Abhishek Reddy — Sat, 24 Feb 2007 13:52:15 +0000

andy206uk;215730 wrote: I have to say, the way he's handling this is wrong. What he should have done is told the guys that make PHP about the bugs a month in advance and told them that if they didn't resolve them by a certain deadline THEN he would begin releasing them.

That's basically what he's doing. The Month of PHP Bugs was announced at least a month ago. He resigned from the PHP Security Response Team in early December. He founded the SRT in 2004.

So the PHP security people were well aware of a lot of unresolved bugs for a long time, as Esser and others had been reporting them for years. But the team refuse even to acknowledge many of the bugs, let alone attempt to fix them or actually fix them properly.

andy206uk;215730 wrote: Why should we all suffer because he's got beef with the PHP team?

His premise is that we're already suffering because the PHP team aren't doing their job. Hopefully what he's trying now -- after all his prior effort -- will help improve the situation.

pr0gr4mm3r wrote: His actions seem quite immature IMHO.

It may seem so when seen out of context. You have to bear in mind that he has been dealing with the PHP folks for years and it led nowhere.

I guess it would be better if he also released patches along with the bugs, but I think that would be an unreasonable ask. That's what the PHP security team is there for, after all.

Anyway, I'm glad this is finally happening. In my opinion, PHP has been resting on its laurels somewhat in the last couple of years -- not just in security. I hope the Month of Bugs will either drive the project to refocus, or drive its users to better technologies.

I can't imagine that it will have a significant adverse effect for users, though. The security risks of poorly written PHP applications, or improper server configuration, are far greater than those of bugs in PHP core -- by Esser's own admission.

pr0gr4mm3r — Sat, 24 Feb 2007 13:06:32 +0000

Quote: Why should we all suffer because he's got beef with the PHP team?

His actions seem quite immature IMHO.

andy206uk — Sat, 24 Feb 2007 12:41:47 +0000

Thanks for pointing this out... I've told the sysadmins at the company they work for.

I have to say, the way he's handling this is wrong. What he should have done is told the guys that make PHP about the bugs a month in advance and told them that if they didn't resolve them by a certain deadline THEN he would begin releasing them.

Why should we all suffer because he's got beef with the PHP team?

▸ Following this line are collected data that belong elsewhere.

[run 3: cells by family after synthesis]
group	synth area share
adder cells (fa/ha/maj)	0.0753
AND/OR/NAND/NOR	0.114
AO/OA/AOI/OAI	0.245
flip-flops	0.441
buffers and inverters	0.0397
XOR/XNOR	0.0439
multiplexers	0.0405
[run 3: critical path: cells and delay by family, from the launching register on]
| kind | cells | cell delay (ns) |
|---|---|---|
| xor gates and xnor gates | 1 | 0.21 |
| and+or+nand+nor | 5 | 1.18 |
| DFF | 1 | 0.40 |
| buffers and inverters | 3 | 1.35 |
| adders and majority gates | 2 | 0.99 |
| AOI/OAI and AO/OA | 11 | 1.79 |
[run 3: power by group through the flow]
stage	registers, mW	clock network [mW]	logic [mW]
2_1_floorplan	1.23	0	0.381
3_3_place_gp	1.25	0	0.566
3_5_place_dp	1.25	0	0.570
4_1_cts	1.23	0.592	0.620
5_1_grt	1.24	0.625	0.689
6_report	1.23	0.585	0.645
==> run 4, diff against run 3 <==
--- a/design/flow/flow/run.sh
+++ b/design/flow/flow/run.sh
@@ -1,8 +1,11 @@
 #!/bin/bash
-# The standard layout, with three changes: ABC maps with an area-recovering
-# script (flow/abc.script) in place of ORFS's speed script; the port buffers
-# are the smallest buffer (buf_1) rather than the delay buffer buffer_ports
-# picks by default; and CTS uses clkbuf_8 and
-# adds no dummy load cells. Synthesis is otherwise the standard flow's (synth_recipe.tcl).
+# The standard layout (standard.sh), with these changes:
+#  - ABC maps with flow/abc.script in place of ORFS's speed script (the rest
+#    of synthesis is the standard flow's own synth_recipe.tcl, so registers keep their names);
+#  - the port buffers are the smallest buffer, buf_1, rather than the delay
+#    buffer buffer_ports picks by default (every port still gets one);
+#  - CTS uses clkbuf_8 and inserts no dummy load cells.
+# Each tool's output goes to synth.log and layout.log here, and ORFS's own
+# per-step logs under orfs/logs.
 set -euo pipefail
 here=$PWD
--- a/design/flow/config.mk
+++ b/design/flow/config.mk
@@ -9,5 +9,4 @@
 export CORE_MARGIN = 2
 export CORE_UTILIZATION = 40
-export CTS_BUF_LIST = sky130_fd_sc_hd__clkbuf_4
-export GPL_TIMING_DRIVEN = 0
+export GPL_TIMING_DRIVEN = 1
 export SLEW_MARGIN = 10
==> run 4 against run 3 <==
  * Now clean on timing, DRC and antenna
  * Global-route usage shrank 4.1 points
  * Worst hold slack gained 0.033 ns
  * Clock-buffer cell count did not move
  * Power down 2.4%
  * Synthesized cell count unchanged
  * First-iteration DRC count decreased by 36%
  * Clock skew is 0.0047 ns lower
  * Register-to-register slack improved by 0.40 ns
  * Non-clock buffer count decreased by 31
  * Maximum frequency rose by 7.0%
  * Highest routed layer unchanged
What follows belongs to an exercise in optimizing a design on an open flow for small area; a production flow would make more cautious choices.
The RTL was checked by simulation tests, not by an equivalence proof against the original design.
Power figures rest on the tool's default switching activity, not on a simulated workload. No driver is modelled on the clock port, so clocking that relies on it looks cheaper here than on a real chip.

==> flow/design.v <==
package synth_pkg;
	localparam int NUM_OPS = 6;
endpackage
module wave_rom
(
	input logic [6:0] addr,
	output logic [6:0] data
);
	logic [6:0] idx;  
	assign idx = addr[6] ? 7'd64 - {1'b0, addr[5:0]} : {1'b0, addr[5:0]};
	always_comb begin
		case (idx)
			7'd0: data = 7'd0;
			7'd1: data = 7'd3;
			7'd2: data = 7'd6;
			7'd3: data = 7'd9;
			7'd4: data = 7'd12;
			7'd5: data = 7'd16;
			7'd6: data = 7'd19;
			7'd7: data = 7'd22;
			7'd8: data = 7'd25;
			7'd9: data = 7'd28;
			7'd10: data = 7'd31;
			7'd11: data = 7'd34;
			7'd12: data = 7'd37;
			7'd13: data = 7'd40;
			7'd14: data = 7'd43;
			7'd15: data = 7'd46;
			7'd16: data = 7'd49;
			7'd17: data = 7'd51;
			7'd18: data = 7'd54;
			7'd19: data = 7'd57;
			7'd20: data = 7'd60;
			7'd21: data = 7'd63;
			7'd22: data = 7'd65;
			7'd23: data = 7'd68;
			7'd24: data = 7'd71;
			7'd25: data = 7'd73;
			7'd26: data = 7'd76;
			7'd27: data = 7'd78;
			7'd28: data = 7'd81;
			7'd29: data = 7'd83;
			7'd30: data = 7'd85;
			7'd31: data = 7'd88;
			7'd32: data = 7'd90;
			7'd33: data = 7'd92;
			7'd34: data = 7'd94;
			7'd35: data = 7'd96;
			7'd36: data = 7'd98;
			7'd37: data = 7'd100;
			7'd38: data = 7'd102;
			7'd39: data = 7'd104;
			7'd40: data = 7'd106;
			7'd41: data = 7'd107;
			7'd42: data = 7'd109;
			7'd43: data = 7'd111;
			7'd44: data = 7'd112;
			7'd45: data = 7'd113;
			7'd46: data = 7'd115;
			7'd47: data = 7'd116;
			7'd48: data = 7'd117;
			7'd49: data = 7'd118;
			7'd50: data = 7'd120;
			7'd51: data = 7'd121;
			7'd52: data = 7'd122;
			7'd53: data = 7'd122;
			7'd54: data = 7'd123;
			7'd55: data = 7'd124;
			7'd56: data = 7'd125;
			7'd57: data = 7'd125;
			7'd58: data = 7'd126;
			7'd59: data = 7'd126;
			7'd60: data = 7'd126;
			7'd61: data = 7'd127;
			7'd62: data = 7'd127;
			7'd63: data = 7'd127;
			7'd64: data = 7'd127;
			default: data = 7'd0;
		endcase
	end
endmodule
module rip_add #(
	parameter int W = 16
) (
	input logic [W-1:0] a,
	input logic [W-1:0] b,
	input logic ci,
	output logic [W-1:0] s,
	output logic co
);
	logic [W:0] c;
	assign c[0] = ci;
	for (genvar i = 0; i < W; i++) begin : g_bit
		assign s[i] = a[i] ^ b[i] ^ c[i];
		assign c[i + 1] = (a[i] & b[i]) | (c[i] & (a[i] ^ b[i]));
	end
	assign co = c[W];
endmodule
module rip_inc #(
	parameter int W = 32
) (
	input logic [W-1:0] a,
	output logic [W-1:0] s
);
	logic [W:0] c;
	assign c[0] = 1'b1;
	for (genvar i = 0; i < W; i++) begin : g_bit
		assign s[i] = a[i] ^ c[i];
		assign c[i + 1] = a[i] & c[i];
	end
endmodule
Source: an optimization exercise on an open RTL-to-GDS flow (aim: small area and a short achievable clock period). Production flows keep margins and buffers that such runs may drop. Only simulation tests tie the RTL to the original design; equivalence was not proved. Power is estimated from default activity; no workload was simulated.

===== flow/config.mk =====
export PLATFORM = sky130hd
export DESIGN_NAME = mem_responder
export DESIGN_NICKNAME = mem_responder
export VERILOG_FILES = /design/flow/design.v
export SDC_FILE = /design/flow/constraint.sdc
export NUM_CORES = 4
export LEC_CHECK = 0
export CAP_MARGIN = 20
export CORE_MARGIN = 2
export CORE_UTILIZATION = 40
export SLEW_MARGIN = 20

===== flow/constraint.sdc =====
create_clock -name core_clock -period 3.6 [get_ports {clk}]
set_input_delay 0.7200 -clock core_clock [delete_from_list [all_inputs] [get_ports {clk}]]
set_output_delay 0.7200 -clock core_clock [all_outputs]
set_load 0.01 [all_outputs]

===== flow/design.v =====
module mem_responder #(
    parameter int DATA_W      = 8,
    parameter int ADDR_W      = 8,
    parameter int WAIT_CYCLES = 1
) (
    input  logic              clk,
    input  logic              rst,
    input  logic              MemRead,
    input  logic              MemWrite,
    input  logic [ADDR_W-1:0] Addr,
    input  logic [DATA_W-1:0] WriteData,
    output logic [DATA_W-1:0] ReadData,
    output logic              Ready,
    output logic              Busy,
    output logic              Err,
    output logic [DATA_W-1:0] IOOut
);
    localparam int DEPTH = 1 << ADDR_W;
    localparam logic [3:0] WAIT_INIT = 4'(WAIT_CYCLES);
    typedef enum logic [2:0] {
        ST_IDLE,
        ST_WAIT,
        ST_ACCESS,
        ST_DONE,
        ST_ERROR
    } state_t;
    state_t              r_state;
    state_t              w_nextState;
    logic                r_isWrite;
    logic [ADDR_W-1:0]   r_addr;
    logic [DATA_W-1:0]   r_wdata;
    logic [3:0]          r_waitCnt;
    logic [DATA_W-1:0]   r_readData;
    logic [DATA_W-1:0]   r_ram [DEPTH];
    logic                w_accept;
    logic                w_illegal;
    logic                w_ramWe;
    assign w_accept  = (r_state == ST_IDLE) && (MemRead ^ MemWrite);
    assign w_illegal = (r_state == ST_IDLE) && MemRead && MemWrite;
    logic                w_isIo;
    logic [DATA_W-1:0]   r_ioOut;
    assign w_isIo  = (r_addr == {ADDR_W{1'b1}});
    assign w_ramWe = (r_state == ST_ACCESS) && r_isWrite && !w_isIo;
    assign IOOut   = r_ioOut;
    always_ff @(posedge clk) begin
        if (rst) begin
            r_ioOut <= '0;
        end else if ((r_state == ST_ACCESS) && r_isWrite && w_isIo) begin
            r_ioOut <= r_wdata;
        end
    end
    always_ff @(posedge clk) begin
        if (rst) begin
            r_state <= ST_IDLE;
        end else begin
            r_state <= w_nextState;
        end
    end
    always_comb begin
        w_nextState = r_state;
        case (r_state)
            ST_IDLE: begin
                if (w_illegal) begin
                    w_nextState = ST_ERROR;
                end else if (w_accept) begin
                    w_nextState = (WAIT_CYCLES == 0) ? ST_ACCESS : ST_WAIT;
                end
            end
            ST_WAIT: begin
                if (r_waitCnt <= 4'd1) begin
                    w_nextState = ST_ACCESS;
                end
            end
            ST_ACCESS: w_nextState = ST_DONE;
            ST_DONE:   w_nextState = ST_IDLE;
            ST_ERROR:  w_nextState = ST_IDLE;
            default:   w_nextState = ST_IDLE;
        endcase
    end
    always_ff @(posedge clk) begin
        if (rst) begin
            r_isWrite <= 1'b0;
            r_addr    <= '0;
            r_wdata   <= '0;
            r_waitCnt <= 4'd0;
        end else if (w_accept) begin
            r_isWrite <= MemWrite;
            r_addr    <= Addr;
            r_wdata   <= WriteData;
            r_waitCnt <= WAIT_INIT;
        end else if ((r_state == ST_WAIT) && (r_waitCnt != 4'd0)) begin
            r_waitCnt <= r_waitCnt - 4'd1;
        end
    end
    always_ff @(posedge clk) begin
        if (!rst && w_ramWe) begin
            r_ram[r_addr] <= r_wdata;
        end
    end
    always_ff @(posedge clk) begin
        if (rst) begin
            r_readData <= '0;
        end else if ((r_state == ST_ACCESS) && !r_isWrite) begin
            if (w_isIo) begin
                r_readData <= r_ioOut;
            end else begin
                r_readData <= r_ram[r_addr];
            end
        end
    end
    assign ReadData = r_readData;
    assign Ready    = (r_state == ST_DONE);
    assign Err      = (r_state == ST_ERROR);
    assign Busy     = (r_state != ST_IDLE);
endmodule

JeevesBond — Sat, 24 Feb 2007 07:25:00 +0000

Quote: Nobody uses automated backups? Mine are backed up every night.

We have mostly automatic updates, just have to run a script and enter SSH passwords. Unfortunately our server doesn't support using certificates for automatic logins.

I can imagine there will be many bloggers and small businesses which don't bother backing-up.

demonhale — Sat, 24 Feb 2007 05:44:08 +0000

I have peace of mind when I do backups myself... but still, I hate bugs...

pr0gr4mm3r — Fri, 23 Feb 2007 21:15:43 +0000

Nobody uses automated backups? Mine are backed up every night.

demonhale — Wed, 21 Feb 2007 21:39:33 +0000

Dang! Another busy series of months again then... I hope they just keep it under wraps...

Megan — Wed, 21 Feb 2007 13:55:58 +0000

I'm moving this to Webmaster's Corner where more people will see it - too important to be left in server-side scripting

This means that you need to BACK UP anything you have running on php and keep an eye out for upgrades on any scripts you are using.